*YOUR GOAL*.
All lines of the records below that contain the word "summary" must be listed.

*LISTED ENTRIES*.

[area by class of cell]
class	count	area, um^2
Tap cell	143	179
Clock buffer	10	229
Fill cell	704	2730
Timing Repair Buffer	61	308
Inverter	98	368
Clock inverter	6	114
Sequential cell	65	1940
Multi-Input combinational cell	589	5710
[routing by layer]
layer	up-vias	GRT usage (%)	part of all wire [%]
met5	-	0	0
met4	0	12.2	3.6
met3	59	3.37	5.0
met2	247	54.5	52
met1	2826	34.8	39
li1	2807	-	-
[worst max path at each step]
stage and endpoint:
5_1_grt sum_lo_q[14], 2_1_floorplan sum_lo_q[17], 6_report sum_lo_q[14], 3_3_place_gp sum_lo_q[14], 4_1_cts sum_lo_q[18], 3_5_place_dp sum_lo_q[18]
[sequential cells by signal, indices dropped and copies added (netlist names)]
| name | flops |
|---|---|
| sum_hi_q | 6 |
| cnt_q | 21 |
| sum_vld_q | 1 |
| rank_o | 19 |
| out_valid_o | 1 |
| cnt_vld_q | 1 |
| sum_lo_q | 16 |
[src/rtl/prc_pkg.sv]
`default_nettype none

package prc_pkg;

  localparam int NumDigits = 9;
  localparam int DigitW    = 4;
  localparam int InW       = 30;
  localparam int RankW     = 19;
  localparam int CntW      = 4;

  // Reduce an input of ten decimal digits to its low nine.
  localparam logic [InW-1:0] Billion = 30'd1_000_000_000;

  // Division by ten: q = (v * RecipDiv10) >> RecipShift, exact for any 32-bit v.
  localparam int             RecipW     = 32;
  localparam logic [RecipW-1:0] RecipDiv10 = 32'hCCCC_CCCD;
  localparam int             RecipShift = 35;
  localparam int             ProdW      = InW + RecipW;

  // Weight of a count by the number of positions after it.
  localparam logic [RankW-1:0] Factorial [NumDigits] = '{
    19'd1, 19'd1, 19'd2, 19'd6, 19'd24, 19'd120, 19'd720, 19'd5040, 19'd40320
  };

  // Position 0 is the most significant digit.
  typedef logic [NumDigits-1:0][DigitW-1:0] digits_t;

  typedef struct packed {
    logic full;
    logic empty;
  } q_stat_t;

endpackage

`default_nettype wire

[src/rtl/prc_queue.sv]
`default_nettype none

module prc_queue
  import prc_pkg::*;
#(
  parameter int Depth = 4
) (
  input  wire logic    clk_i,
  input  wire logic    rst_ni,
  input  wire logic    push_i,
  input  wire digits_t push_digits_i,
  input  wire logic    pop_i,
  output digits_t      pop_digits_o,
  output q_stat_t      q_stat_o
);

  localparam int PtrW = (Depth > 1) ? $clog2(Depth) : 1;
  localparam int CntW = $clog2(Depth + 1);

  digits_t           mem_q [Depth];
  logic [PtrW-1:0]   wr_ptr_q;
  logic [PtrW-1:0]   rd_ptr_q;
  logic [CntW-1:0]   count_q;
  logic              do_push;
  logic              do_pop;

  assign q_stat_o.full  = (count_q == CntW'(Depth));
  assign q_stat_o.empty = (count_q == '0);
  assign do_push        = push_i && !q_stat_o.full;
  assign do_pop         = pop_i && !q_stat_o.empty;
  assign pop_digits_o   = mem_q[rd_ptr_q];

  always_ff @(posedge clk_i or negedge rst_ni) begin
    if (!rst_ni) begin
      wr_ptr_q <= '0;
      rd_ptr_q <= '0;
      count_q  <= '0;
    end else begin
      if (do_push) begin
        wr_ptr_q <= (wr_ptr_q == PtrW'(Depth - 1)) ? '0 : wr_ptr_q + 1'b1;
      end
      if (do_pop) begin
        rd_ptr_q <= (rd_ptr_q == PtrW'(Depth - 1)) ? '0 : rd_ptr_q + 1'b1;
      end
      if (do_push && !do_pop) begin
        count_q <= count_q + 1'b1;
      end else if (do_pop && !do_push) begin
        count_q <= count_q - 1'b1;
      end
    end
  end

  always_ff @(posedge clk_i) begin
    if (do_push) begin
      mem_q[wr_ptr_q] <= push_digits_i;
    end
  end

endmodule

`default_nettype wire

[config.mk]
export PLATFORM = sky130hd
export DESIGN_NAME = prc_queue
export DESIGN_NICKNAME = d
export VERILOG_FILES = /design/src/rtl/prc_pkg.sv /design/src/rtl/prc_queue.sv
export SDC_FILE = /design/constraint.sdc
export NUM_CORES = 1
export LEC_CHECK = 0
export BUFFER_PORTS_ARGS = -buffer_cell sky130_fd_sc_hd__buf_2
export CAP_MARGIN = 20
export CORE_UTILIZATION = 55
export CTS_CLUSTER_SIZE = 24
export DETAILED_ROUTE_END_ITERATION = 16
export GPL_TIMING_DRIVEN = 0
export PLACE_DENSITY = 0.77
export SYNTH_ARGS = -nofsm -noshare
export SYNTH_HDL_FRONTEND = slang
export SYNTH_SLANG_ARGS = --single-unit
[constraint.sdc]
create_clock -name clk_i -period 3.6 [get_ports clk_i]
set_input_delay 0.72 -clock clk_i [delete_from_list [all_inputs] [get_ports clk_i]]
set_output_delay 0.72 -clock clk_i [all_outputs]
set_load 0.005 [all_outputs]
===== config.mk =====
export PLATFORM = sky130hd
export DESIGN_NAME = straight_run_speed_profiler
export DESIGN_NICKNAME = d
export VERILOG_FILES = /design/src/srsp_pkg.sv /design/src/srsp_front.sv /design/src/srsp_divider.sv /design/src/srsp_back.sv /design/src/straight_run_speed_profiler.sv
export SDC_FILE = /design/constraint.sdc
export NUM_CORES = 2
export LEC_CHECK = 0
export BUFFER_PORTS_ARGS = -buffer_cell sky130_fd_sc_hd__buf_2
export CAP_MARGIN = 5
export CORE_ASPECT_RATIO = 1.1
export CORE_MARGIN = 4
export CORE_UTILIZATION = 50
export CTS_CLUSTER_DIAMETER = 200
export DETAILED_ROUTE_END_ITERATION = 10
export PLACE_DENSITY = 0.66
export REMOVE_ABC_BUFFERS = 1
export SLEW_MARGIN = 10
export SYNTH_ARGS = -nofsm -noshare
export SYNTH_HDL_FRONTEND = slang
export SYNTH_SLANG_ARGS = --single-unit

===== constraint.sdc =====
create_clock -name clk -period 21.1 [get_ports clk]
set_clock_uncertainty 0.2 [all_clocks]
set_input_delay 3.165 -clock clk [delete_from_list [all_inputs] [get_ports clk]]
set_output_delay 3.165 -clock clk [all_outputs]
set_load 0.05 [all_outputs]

* * *

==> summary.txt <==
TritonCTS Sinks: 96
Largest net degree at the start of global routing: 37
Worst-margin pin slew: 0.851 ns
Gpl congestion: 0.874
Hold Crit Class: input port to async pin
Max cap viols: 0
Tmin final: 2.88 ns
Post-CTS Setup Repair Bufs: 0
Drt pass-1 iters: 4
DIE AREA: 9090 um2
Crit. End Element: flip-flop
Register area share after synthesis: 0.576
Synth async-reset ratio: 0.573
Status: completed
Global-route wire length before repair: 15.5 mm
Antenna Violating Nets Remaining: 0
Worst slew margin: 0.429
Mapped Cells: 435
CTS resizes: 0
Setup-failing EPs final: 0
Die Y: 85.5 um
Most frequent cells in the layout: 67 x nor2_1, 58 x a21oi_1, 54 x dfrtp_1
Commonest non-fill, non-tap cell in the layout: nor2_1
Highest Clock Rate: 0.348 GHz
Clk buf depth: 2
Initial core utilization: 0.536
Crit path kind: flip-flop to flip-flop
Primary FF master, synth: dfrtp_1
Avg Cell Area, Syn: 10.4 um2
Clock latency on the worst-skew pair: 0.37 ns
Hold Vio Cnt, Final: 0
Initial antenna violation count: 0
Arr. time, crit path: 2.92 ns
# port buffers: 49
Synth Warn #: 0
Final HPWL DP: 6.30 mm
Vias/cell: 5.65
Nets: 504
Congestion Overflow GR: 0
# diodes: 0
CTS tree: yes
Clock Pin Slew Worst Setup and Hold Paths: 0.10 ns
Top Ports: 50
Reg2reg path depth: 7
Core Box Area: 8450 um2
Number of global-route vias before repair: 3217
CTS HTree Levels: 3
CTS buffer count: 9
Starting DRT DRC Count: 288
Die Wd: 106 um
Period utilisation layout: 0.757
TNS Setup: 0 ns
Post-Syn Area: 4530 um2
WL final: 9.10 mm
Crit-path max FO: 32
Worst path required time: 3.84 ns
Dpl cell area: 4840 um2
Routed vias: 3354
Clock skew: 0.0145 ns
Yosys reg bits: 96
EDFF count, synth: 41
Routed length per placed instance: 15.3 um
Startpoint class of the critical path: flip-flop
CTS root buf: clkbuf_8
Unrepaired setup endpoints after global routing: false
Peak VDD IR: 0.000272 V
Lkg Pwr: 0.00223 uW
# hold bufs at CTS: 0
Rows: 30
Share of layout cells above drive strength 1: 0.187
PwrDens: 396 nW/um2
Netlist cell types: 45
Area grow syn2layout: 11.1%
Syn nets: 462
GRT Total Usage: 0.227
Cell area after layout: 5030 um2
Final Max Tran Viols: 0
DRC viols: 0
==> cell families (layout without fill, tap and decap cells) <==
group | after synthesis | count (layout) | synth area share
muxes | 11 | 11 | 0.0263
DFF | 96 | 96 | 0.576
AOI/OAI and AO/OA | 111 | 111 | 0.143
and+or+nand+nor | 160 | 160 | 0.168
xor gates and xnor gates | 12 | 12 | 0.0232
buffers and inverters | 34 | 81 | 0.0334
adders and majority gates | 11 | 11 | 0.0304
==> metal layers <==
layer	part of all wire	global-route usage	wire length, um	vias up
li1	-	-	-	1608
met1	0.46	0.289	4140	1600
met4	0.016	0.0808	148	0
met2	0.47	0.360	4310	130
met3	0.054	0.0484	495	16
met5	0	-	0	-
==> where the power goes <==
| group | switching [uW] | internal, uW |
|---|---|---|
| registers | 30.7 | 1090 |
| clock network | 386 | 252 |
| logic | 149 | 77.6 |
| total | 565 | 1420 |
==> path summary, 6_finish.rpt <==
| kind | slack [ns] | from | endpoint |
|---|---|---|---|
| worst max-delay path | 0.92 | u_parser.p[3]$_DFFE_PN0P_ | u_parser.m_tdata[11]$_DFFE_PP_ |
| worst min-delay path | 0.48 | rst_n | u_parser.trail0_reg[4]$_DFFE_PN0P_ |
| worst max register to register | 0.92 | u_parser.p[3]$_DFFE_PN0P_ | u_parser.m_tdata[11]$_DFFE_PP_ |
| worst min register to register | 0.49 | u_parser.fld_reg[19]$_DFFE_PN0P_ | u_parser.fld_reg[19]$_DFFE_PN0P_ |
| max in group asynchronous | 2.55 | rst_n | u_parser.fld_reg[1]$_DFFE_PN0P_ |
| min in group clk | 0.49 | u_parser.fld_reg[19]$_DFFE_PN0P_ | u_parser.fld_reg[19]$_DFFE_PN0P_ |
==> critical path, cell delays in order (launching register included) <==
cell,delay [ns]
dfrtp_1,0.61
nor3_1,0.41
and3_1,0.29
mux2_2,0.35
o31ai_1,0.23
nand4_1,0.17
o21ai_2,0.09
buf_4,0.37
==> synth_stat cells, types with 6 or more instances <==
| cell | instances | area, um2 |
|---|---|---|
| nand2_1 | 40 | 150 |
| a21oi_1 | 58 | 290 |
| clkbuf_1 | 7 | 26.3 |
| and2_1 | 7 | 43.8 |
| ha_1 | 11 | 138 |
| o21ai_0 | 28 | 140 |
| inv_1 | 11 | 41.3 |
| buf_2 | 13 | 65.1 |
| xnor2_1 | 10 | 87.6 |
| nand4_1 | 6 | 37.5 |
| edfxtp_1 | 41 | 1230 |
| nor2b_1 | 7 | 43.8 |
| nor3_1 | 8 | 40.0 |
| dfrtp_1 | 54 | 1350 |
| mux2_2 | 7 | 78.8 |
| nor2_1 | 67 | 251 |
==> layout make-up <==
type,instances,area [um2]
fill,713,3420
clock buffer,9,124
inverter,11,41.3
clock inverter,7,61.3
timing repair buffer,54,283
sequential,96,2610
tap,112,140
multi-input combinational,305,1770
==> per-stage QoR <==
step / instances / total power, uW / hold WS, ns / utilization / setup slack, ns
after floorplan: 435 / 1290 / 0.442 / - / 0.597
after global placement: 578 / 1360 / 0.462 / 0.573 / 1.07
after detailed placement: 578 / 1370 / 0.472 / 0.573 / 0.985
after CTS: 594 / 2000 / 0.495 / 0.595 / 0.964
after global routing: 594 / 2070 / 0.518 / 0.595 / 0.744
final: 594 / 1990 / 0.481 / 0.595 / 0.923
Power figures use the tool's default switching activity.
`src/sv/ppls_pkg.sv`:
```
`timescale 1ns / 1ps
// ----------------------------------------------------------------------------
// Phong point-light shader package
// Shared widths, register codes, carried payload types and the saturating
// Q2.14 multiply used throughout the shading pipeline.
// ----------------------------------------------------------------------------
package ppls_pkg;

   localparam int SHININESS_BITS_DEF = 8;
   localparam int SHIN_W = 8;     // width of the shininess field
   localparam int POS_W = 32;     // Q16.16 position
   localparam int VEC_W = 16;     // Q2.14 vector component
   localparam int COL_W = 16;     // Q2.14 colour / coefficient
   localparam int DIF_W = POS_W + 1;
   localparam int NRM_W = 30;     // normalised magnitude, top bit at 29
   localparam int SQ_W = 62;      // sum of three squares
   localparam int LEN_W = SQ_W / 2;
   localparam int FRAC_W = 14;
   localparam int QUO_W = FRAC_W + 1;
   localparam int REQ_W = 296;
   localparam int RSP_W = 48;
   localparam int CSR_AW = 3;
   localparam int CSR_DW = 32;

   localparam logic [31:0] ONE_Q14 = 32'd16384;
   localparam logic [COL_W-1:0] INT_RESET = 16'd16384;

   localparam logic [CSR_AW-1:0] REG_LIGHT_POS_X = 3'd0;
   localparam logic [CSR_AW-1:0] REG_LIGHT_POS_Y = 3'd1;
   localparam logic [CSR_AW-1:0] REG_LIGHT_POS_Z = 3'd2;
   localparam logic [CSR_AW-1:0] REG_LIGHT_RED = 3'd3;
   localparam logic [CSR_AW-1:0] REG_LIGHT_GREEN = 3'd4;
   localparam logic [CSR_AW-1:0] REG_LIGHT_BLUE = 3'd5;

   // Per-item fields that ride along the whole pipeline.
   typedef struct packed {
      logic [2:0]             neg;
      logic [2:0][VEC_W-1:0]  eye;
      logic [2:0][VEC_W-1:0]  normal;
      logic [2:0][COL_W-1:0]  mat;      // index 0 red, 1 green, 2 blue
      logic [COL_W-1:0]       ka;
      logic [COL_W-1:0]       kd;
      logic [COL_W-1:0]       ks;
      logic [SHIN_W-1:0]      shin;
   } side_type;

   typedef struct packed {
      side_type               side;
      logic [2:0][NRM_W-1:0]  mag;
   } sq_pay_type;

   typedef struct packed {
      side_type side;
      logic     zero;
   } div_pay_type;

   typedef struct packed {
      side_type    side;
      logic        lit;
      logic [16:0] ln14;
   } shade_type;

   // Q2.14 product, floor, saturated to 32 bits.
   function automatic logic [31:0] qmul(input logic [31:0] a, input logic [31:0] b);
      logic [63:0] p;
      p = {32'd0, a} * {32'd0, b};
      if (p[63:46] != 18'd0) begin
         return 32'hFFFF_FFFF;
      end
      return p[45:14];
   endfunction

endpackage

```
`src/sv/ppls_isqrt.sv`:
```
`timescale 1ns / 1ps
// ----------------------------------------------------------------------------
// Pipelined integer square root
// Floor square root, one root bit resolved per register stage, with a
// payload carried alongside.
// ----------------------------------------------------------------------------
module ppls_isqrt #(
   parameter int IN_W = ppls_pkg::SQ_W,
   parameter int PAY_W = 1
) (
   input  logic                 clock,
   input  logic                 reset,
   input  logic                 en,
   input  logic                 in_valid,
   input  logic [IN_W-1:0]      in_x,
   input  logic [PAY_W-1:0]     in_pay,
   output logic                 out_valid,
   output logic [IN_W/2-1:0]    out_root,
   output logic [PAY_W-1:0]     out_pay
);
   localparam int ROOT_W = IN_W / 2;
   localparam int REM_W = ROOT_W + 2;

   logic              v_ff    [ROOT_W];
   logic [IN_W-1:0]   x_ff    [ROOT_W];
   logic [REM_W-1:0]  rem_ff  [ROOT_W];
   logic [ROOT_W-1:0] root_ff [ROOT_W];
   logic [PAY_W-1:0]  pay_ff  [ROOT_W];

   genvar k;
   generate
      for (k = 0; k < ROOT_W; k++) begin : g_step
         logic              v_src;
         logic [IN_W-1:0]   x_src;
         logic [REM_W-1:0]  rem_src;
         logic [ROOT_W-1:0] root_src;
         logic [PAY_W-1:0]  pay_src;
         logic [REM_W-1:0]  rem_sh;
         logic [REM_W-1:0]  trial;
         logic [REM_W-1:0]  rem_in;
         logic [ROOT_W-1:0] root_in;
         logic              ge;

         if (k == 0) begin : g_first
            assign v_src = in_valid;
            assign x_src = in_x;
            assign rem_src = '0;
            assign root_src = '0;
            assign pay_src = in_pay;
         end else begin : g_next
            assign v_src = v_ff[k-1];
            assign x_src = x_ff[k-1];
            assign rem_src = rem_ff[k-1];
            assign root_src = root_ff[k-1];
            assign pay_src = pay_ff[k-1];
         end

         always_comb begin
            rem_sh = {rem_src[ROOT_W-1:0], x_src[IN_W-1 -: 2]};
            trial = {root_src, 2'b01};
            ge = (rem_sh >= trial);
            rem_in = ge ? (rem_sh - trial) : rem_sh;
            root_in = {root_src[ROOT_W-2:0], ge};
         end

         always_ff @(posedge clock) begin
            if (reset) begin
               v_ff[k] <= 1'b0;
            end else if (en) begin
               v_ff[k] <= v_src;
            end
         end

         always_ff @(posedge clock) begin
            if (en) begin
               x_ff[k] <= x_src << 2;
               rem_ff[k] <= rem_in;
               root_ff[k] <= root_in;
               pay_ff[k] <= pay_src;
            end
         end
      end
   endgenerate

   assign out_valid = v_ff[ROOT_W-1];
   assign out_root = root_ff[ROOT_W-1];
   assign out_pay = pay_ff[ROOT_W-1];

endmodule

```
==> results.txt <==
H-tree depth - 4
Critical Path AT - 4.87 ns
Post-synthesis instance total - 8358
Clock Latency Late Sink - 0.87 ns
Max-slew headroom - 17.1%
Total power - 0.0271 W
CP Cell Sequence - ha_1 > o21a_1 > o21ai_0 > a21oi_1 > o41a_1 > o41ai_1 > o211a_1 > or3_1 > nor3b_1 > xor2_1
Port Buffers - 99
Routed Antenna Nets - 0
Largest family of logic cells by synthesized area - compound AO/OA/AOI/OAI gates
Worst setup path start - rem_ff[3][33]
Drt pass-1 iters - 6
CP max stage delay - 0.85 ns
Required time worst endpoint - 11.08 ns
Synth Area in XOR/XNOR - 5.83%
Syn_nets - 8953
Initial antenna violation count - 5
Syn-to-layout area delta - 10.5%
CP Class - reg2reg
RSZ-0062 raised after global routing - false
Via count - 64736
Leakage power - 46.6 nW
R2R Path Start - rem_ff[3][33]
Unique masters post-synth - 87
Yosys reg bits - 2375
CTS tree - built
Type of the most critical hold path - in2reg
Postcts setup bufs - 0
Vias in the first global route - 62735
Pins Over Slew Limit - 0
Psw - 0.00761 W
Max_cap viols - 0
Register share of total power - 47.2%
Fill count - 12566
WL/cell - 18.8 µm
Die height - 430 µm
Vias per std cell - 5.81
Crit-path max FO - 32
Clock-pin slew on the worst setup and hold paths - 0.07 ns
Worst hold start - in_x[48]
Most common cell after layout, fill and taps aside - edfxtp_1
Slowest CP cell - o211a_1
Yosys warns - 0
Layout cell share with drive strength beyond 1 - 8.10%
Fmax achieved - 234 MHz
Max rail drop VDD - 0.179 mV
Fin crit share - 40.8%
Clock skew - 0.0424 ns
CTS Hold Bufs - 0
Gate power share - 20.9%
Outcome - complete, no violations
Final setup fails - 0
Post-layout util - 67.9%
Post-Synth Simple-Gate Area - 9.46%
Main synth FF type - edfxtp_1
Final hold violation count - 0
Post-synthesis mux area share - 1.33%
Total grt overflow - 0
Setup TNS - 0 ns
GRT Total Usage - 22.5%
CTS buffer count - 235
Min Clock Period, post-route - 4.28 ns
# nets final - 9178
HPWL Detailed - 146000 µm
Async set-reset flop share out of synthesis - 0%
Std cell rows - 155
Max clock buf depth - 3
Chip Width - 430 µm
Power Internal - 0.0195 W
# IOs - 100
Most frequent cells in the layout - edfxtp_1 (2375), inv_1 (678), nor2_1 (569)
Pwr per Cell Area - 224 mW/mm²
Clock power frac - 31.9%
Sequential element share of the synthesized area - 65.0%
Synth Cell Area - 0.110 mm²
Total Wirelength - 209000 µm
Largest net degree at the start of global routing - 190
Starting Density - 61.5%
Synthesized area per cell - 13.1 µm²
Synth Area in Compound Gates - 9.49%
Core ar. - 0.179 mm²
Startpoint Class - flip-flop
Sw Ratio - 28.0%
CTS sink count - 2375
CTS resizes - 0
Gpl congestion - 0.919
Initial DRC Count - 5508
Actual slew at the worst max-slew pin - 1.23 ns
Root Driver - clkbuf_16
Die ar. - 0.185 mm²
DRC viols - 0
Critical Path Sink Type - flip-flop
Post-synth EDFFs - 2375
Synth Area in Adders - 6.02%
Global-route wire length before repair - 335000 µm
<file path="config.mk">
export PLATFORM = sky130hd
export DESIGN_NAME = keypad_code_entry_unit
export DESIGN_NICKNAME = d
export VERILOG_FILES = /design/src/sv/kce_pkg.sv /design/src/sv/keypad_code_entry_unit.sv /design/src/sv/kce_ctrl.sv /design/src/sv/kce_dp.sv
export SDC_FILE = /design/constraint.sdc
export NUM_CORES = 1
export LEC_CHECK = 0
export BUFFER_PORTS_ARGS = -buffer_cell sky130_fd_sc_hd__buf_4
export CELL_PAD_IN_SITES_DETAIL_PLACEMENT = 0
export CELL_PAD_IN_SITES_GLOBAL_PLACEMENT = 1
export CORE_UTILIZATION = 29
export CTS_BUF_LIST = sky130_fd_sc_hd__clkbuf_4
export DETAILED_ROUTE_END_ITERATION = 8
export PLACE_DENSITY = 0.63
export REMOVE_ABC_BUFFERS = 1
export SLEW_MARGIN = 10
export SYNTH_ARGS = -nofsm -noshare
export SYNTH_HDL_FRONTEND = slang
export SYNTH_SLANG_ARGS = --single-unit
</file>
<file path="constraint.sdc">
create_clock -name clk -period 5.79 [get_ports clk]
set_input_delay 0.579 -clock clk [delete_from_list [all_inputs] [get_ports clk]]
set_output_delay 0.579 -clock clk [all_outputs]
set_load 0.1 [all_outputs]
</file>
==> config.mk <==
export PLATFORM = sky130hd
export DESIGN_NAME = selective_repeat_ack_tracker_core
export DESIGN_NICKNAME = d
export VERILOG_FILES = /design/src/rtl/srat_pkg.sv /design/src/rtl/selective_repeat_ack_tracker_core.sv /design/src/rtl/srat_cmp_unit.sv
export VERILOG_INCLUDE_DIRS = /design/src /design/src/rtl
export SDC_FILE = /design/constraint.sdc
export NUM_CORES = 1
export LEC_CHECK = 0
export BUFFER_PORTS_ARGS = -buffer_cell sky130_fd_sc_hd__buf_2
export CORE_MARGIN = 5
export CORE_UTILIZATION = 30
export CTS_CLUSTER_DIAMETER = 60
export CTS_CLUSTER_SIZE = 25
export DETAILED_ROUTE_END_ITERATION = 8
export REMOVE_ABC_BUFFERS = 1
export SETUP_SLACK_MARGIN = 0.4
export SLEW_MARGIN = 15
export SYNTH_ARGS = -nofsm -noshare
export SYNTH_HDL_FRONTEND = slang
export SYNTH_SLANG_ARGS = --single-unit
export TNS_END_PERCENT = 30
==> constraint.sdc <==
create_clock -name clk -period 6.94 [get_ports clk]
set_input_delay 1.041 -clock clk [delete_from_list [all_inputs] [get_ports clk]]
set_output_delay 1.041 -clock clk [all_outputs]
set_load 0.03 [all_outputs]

*ANSWER SPACE*.
==> summary.txt <==
==> path summary, 6_finish.rpt <==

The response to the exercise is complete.